The heart senses and responds to changes in mechanical loading conditions by initiating signaling events to produce structural and functional remodeling through a process known as mechanotransduction. Within cardiac myocytes, the giant protein titin has been implicated as a key player in the conversion of mechanical stimuli into downstream signaling events as part of the adaptive responses of mechanotransduction. The N2B element within the extensible I-band of titin has been proposed to be a stretch sensor and signaling hot spot important to titin’s role as a mechanosensor. To investigate the role of the N2B element in mechanotransduction, N2B knockout (N2BKO) mice were subjected to cardiac pressure overload by transverse aortic constriction (TAC) or volume overload by aortocaval fistula (ACF). Following 4 weeks TAC, WT mice respond with 37% LV hypertrophy (4.0 ± 0.1 mg/gBW for TAC vs 2.9 ± 0.1 mg/gBW for sham) compared to 51% (3.8 ± 0.1 mg/gBW for TAC vs 2.5 ± 0.1 mg/gBW for sham) in N2BKO. In contrast, N2BKO mice demonstrated a severe lack of a hypertrophic response following 1-week ACF with 26% (4.0 ± 0.1 mg/gBW for ACF vs 3.1 ± 0.1 mg/gBW for sham) LV hypertrophy in WT compared to -2% (2.8 ± 0.1 mg/gBW for ACF vs 2.8 ± 0.1 mg/gBW for sham) in N2BKO. Additionally, while there was no incidence of mortality in WT mice subjected to ACF, approximately 36% (5 of 14) of N2BKO mice died within 1 week following ACF. Western blot analysis of canonical hypertrophy signaling kinases revealed no differences between WT and N2BKO mice at baseline or 1 week post-ACF. Four-and-a half LIM domains 1 and 2 (FHL1 and FHL2) have previously been shown to localize to the N2B element and FHL1 has been linked to mechanotransduction in TAC. In N2BKO, FHL1 protein is expressed at levels comparable to WT in both TAC and ACF; however, FHL2 protein levels are reduced by ~98% compared to WT (1.00 ± 0.26 for WT vs 0.02 ± 0.01% for N2BKO).
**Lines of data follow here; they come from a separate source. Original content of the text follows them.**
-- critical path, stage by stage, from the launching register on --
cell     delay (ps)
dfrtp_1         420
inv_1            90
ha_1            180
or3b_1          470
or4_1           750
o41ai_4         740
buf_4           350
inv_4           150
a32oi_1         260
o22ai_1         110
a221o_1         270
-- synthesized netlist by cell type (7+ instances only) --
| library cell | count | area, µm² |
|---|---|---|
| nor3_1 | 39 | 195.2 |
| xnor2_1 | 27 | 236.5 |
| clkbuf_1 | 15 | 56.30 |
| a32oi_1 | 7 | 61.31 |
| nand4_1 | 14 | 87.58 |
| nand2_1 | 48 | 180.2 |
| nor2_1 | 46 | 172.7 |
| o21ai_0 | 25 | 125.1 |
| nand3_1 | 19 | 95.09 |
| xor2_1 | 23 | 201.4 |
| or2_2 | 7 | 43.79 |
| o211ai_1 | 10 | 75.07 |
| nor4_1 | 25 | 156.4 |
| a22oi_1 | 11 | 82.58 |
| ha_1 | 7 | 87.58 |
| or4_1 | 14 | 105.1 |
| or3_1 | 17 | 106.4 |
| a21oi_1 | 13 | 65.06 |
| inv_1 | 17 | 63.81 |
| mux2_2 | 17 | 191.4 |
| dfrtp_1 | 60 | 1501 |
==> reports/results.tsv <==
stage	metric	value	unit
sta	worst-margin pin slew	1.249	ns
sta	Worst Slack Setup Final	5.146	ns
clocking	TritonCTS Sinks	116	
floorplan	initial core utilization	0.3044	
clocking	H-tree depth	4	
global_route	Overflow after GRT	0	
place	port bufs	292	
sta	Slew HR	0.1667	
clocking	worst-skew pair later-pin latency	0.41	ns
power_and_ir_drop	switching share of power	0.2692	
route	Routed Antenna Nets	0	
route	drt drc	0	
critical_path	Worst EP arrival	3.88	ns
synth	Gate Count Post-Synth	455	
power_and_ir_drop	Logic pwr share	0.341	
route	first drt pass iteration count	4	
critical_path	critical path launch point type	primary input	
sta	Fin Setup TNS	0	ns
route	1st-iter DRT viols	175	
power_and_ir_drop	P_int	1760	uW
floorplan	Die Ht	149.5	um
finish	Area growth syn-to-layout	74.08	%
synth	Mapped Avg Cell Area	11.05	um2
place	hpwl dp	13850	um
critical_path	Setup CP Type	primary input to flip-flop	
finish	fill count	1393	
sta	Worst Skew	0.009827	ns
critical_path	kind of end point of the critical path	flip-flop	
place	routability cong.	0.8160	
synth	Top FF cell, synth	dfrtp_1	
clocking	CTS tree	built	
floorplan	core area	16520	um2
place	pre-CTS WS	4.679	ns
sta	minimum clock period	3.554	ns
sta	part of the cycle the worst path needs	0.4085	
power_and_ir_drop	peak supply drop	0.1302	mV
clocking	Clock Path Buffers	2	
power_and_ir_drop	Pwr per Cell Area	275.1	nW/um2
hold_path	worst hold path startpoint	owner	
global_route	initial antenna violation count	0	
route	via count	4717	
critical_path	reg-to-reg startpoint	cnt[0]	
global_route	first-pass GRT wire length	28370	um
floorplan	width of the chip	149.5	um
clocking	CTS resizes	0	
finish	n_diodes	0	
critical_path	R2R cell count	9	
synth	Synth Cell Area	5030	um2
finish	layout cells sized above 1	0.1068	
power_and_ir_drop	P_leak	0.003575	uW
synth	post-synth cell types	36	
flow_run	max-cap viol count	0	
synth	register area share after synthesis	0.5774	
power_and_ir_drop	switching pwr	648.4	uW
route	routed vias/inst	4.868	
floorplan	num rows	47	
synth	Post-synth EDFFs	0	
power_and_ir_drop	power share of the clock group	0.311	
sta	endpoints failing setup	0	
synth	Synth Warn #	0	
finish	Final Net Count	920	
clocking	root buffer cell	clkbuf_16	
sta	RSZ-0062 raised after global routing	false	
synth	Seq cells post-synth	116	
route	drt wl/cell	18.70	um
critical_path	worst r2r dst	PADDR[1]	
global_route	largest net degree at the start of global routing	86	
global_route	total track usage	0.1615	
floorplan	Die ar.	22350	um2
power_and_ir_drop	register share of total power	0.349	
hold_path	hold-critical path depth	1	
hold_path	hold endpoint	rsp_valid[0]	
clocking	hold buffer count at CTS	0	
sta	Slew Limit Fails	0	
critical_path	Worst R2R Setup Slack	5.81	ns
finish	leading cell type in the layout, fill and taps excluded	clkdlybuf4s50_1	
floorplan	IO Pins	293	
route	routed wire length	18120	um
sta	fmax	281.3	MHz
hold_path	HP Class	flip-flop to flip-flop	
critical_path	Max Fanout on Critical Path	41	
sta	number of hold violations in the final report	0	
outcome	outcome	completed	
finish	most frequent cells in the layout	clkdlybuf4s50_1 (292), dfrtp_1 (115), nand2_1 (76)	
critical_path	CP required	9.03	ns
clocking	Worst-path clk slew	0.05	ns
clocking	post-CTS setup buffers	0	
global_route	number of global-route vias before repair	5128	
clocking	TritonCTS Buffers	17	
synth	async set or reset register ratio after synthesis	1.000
[src/rtl/conv1_wm_loader.sv]
// conv1 weight-memory write feeder: packs IN_WIDTH beats into OUT_WIDTH words on RAM port A.
// Optional beat checksum accumulator enabled by defining CONV1_WM_LOADER_CKSUM_EN.
//
// state   | meaning
// --------+------------------------------------------------------------
// S_IDLE  | waiting for start, s_ready low
// S_LOAD  | accepting beats, writing one word per R beats
// S_FLUSH | final word being written (or empty load), s_ready low
// S_DONE  | done pulse, returns to S_IDLE
module conv1_wm_loader #(
    parameter int IN_WIDTH   = 64,
    parameter int OUT_WIDTH  = 512,
    parameter int ADDR_WIDTH = 8,
    parameter int DEPTH      = 242
) (
    input  logic                  clka,
    input  logic                  rsta,
    input  logic                  start,
    input  logic [ADDR_WIDTH:0]   num_words,
    input  logic                  s_valid,
    output logic                  s_ready,
    input  logic [IN_WIDTH-1:0]   s_data,
    input  logic                  s_last,
    output logic                  wea,
    output logic [ADDR_WIDTH-1:0] addra,
    output logic [OUT_WIDTH-1:0]  dina,
    output logic                  busy,
    output logic                  done,
    output logic                  err,
    output logic [IN_WIDTH-1:0]   cksum
);

    localparam int R      = OUT_WIDTH / IN_WIDTH;
    localparam int BEAT_W = (R > 1) ? $clog2(R) : 1;
    localparam logic [BEAT_W-1:0]   BEAT_LAST = BEAT_W'(R - 1);
    localparam logic [ADDR_WIDTH:0] DEPTH_W   = (ADDR_WIDTH + 1)'(DEPTH);

    typedef enum logic [1:0] {S_IDLE, S_LOAD, S_FLUSH, S_DONE} state_t;

    state_t                state;
    logic [BEAT_W-1:0]     beat_cnt;
    logic [ADDR_WIDTH:0]   word_idx;
    logic [ADDR_WIDTH:0]   n_words;
    logic [OUT_WIDTH-1:0]  word_buf;
    logic [OUT_WIDTH-1:0]  packed_word;
    logic [ADDR_WIDTH:0]   n_clamp;
    logic                  last_word;
    logic                  final_beat;
    logic                  accept;

    // Right shift so that after R beats the first beat sits in the LSBs.
    assign packed_word = {s_data, word_buf[OUT_WIDTH-1:IN_WIDTH]};
    assign n_clamp     = (num_words > DEPTH_W) ? DEPTH_W : num_words;
    assign last_word   = (word_idx == n_words - 1'b1);
    assign final_beat  = last_word && (beat_cnt == BEAT_LAST);
    assign accept      = (state == S_LOAD) && s_valid && s_ready;

    always_ff @(posedge clka) begin
        if (rsta) begin
            state    <= S_IDLE;
            beat_cnt <= '0;
            word_idx <= '0;
            n_words  <= '0;
            word_buf <= '0;
            s_ready  <= 1'b0;
            wea      <= 1'b0;
            addra    <= '0;
            dina     <= '0;
            busy     <= 1'b0;
            done     <= 1'b0;
            err      <= 1'b0;
        end else begin
            wea  <= 1'b0;
            done <= 1'b0;
            case (state)
                S_IDLE: begin
                    if (start) begin
                        err      <= (num_words > DEPTH_W);
                        n_words  <= n_clamp;
                        word_idx <= '0;
                        beat_cnt <= '0;
                        word_buf <= '0;
                        busy     <= 1'b1;
                        if (n_clamp == '0) begin
                            state <= S_FLUSH;
                        end else begin
                            state   <= S_LOAD;
                            s_ready <= 1'b1;
                        end
                    end
                end
                S_LOAD: begin
                    if (accept) begin
                        word_buf <= packed_word;
                        if (s_last != final_beat)
                            err <= 1'b1;
                        if (beat_cnt == BEAT_LAST) begin
                            beat_cnt <= '0;
                            wea      <= 1'b1;
                            addra    <= word_idx[ADDR_WIDTH-1:0];
                            dina     <= packed_word;
                            word_idx <= word_idx + 1'b1;
                            if (last_word) begin
                                s_ready <= 1'b0;
                                state   <= S_FLUSH;
                            end
                        end else begin
                            beat_cnt <= beat_cnt + 1'b1;
                        end
                    end
                end
                S_FLUSH: begin
                    done  <= 1'b1;
                    state <= S_DONE;
                end
                S_DONE: begin
                    busy  <= 1'b0;
                    state <= S_IDLE;
                end
                default: state <= S_IDLE;
            endcase
        end
    end

`ifdef CONV1_WM_LOADER_CKSUM_EN
    logic [IN_WIDTH-1:0] cksum_q;

    always_ff @(posedge clka) begin
        if (rsta)
            cksum_q <= '0;
        else if (state == S_IDLE && start)
            cksum_q <= '0;
        else if (accept)
            cksum_q <= cksum_q ^ s_data;
    end

    assign cksum = cksum_q;
`else
    assign cksum = '0;
`endif

endmodule
$ cat src/rtl/mem_stage_lsu.sv
// MEM-stage load/store unit: alignment check, lane generation, req/ack handshake
// with timeout, sub-word load extension and final MEM-stage result selection.
module mem_stage_lsu #(
    parameter int NBITS   = 32,
    parameter int TIMEOUT = 255
) (
    input  logic               i_clk,
    input  logic               i_rst,
    input  logic               i_valid,
    input  logic [NBITS-1:0]   i_aluresult,
    input  logic [NBITS-1:0]   i_storedata,
    input  logic               i_memread,
    input  logic               i_memwrite,
    input  logic [1:0]         i_size,
    input  logic               i_unsigned,
    output logic               o_stall,
    output logic               o_mem_req,
    output logic               o_mem_we,
    output logic [NBITS-1:0]   o_mem_addr,
    output logic [NBITS-1:0]   o_mem_wdata,
    output logic [NBITS/8-1:0] o_mem_be,
    input  logic               i_mem_ack,
    input  logic [NBITS-1:0]   i_mem_rdata,
    output logic               o_valid,
    output logic [NBITS-1:0]   o_memstgdata,
    output logic               o_misaligned,
    output logic               o_buserr
);

    localparam int NB = NBITS / 8;
    localparam int LW = $clog2(NB);
    localparam int CW = (TIMEOUT > 1) ? $clog2(TIMEOUT) : 1;
    localparam logic [CW-1:0] TO_LAST = CW'((TIMEOUT > 0) ? TIMEOUT - 1 : 0);

    typedef enum logic {IDLE, ACCESS} state_t;

    state_t            state_q, state_d;
    logic [CW-1:0]     cnt_q;
    logic [NBITS-1:0]  addr_p1, wdata_p1;
    logic [NB-1:0]     be_p1;
    logic [LW-1:0]     lane_p1;
    logic [1:0]        size_p1;
    logic              we_p1, uns_p1;

    logic              memop, illegal, misal;
    logic [LW-1:0]     lane, align_mask;
    logic [NB-1:0]     be_d;
    logic [NBITS-1:0]  wdata_d;
    logic              stall_d, accept, passthru, misal_evt, done, tohit;

    // Shift the addressed lane down and sign/zero-extend the selected field.
    function automatic logic [NBITS-1:0] load_ext(input logic [NBITS-1:0] rdata,
                                                  input logic [1:0] size,
                                                  input logic uns,
                                                  input logic [LW-1:0] ln);
        logic [NBITS-1:0] sh;
        logic [NBITS-1:0] res;
        logic             ext;
        int               nb;
        sh = rdata >> {ln, 3'b000};
        nb = 8 << size;
        if (nb > NBITS) nb = NBITS;
        ext = ~uns & sh[nb-1];
        for (int i = 0; i < NBITS; i++) res[i] = (i < nb) ? sh[i] : ext;
        return res;
    endfunction

    always_comb begin
        memop      = i_memread | i_memwrite;
        lane       = i_aluresult[LW-1:0];
        illegal    = (32'd8 << i_size) > NBITS;
        align_mask = LW'((32'd1 << i_size) - 32'd1);
        misal      = |(lane & align_mask);
        be_d       = '0;
        wdata_d    = '0;
        for (int b = 0; b < NB; b++) begin
            be_d[b] = (b >= int'(lane)) && (b < int'(lane) + (1 << i_size));
            wdata_d[b*8 +: 8] = i_storedata[(b & ((1 << i_size) - 1))*8 +: 8];
        end
    end

    always_comb begin
        state_d   = state_q;
        stall_d   = 1'b0;
        accept    = 1'b0;
        passthru  = 1'b0;
        misal_evt = 1'b0;
        done      = 1'b0;
        tohit     = 1'b0;
        case (state_q)
            IDLE: begin
                if (i_valid) begin
                    if (!memop) begin
                        passthru = 1'b1;
                    end else if (illegal || misal) begin
                        misal_evt = 1'b1;
                    end else begin
                        accept  = 1'b1;
                        stall_d = 1'b1;
                        state_d = ACCESS;
                    end
                end
            end
            ACCESS: begin
                // Ack takes priority over an expiring timeout in the same cycle.
                if (i_mem_ack) begin
                    done    = 1'b1;
                    state_d = IDLE;
                end else if (TIMEOUT != 0 && cnt_q == TO_LAST) begin
                    tohit   = 1'b1;
                    state_d = IDLE;
                end else begin
                    stall_d = 1'b1;
                end
            end
            default: state_d = IDLE;
        endcase
    end

    assign o_stall     = stall_d & ~i_rst;
    assign o_mem_req   = (state_q == ACCESS);
    assign o_mem_we    = we_p1;
    assign o_mem_addr  = {addr_p1[NBITS-1:LW], {LW{1'b0}}};
    assign o_mem_wdata = wdata_p1;
    assign o_mem_be    = be_p1;

    // ---- EX/MEM -> access latch and MEM/WB result register ----
    always_ff @(posedge i_clk or posedge i_rst) begin
        if (i_rst) begin
            state_q      <= IDLE;
            cnt_q        <= '0;
            addr_p1      <= '0;
            wdata_p1     <= '0;
            be_p1        <= '0;
            lane_p1      <= '0;
            size_p1      <= '0;
            we_p1        <= 1'b0;
            uns_p1       <= 1'b0;
            o_valid      <= 1'b0;
            o_misaligned <= 1'b0;
            o_buserr     <= 1'b0;
            o_memstgdata <= '0;
        end else begin
            state_q      <= state_d;
            o_valid      <= passthru | done;
            o_misaligned <= misal_evt;
            o_buserr     <= tohit;
            if (accept) begin
                cnt_q    <= '0;
                addr_p1  <= i_aluresult;
                wdata_p1 <= wdata_d;
                be_p1    <= be_d;
                lane_p1  <= lane;
                size_p1  <= i_size;
                we_p1    <= ~i_memread;
                uns_p1   <= i_unsigned;
            end else if (state_q == ACCESS && !done && !tohit) begin
                cnt_q <= cnt_q + 1'b1;
            end
            if (passthru) begin
                o_memstgdata <= i_aluresult;
            end else if (done) begin
                o_memstgdata <= we_p1 ? addr_p1
                                      : load_ext(i_mem_rdata, size_p1, uns_p1, lane_p1);
            end
        end
    end

endmodule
These data indicate that while the N2B element is not required for mechanotransduction in pressure overload of the LV, it is critical for mechanosensing and the adaptive hypertrophy response during volume overload. FHL2 is an attractive candidate as a link between titin’s N2B element and the hypertrophy response following ACF and further work will critical examine its involvement.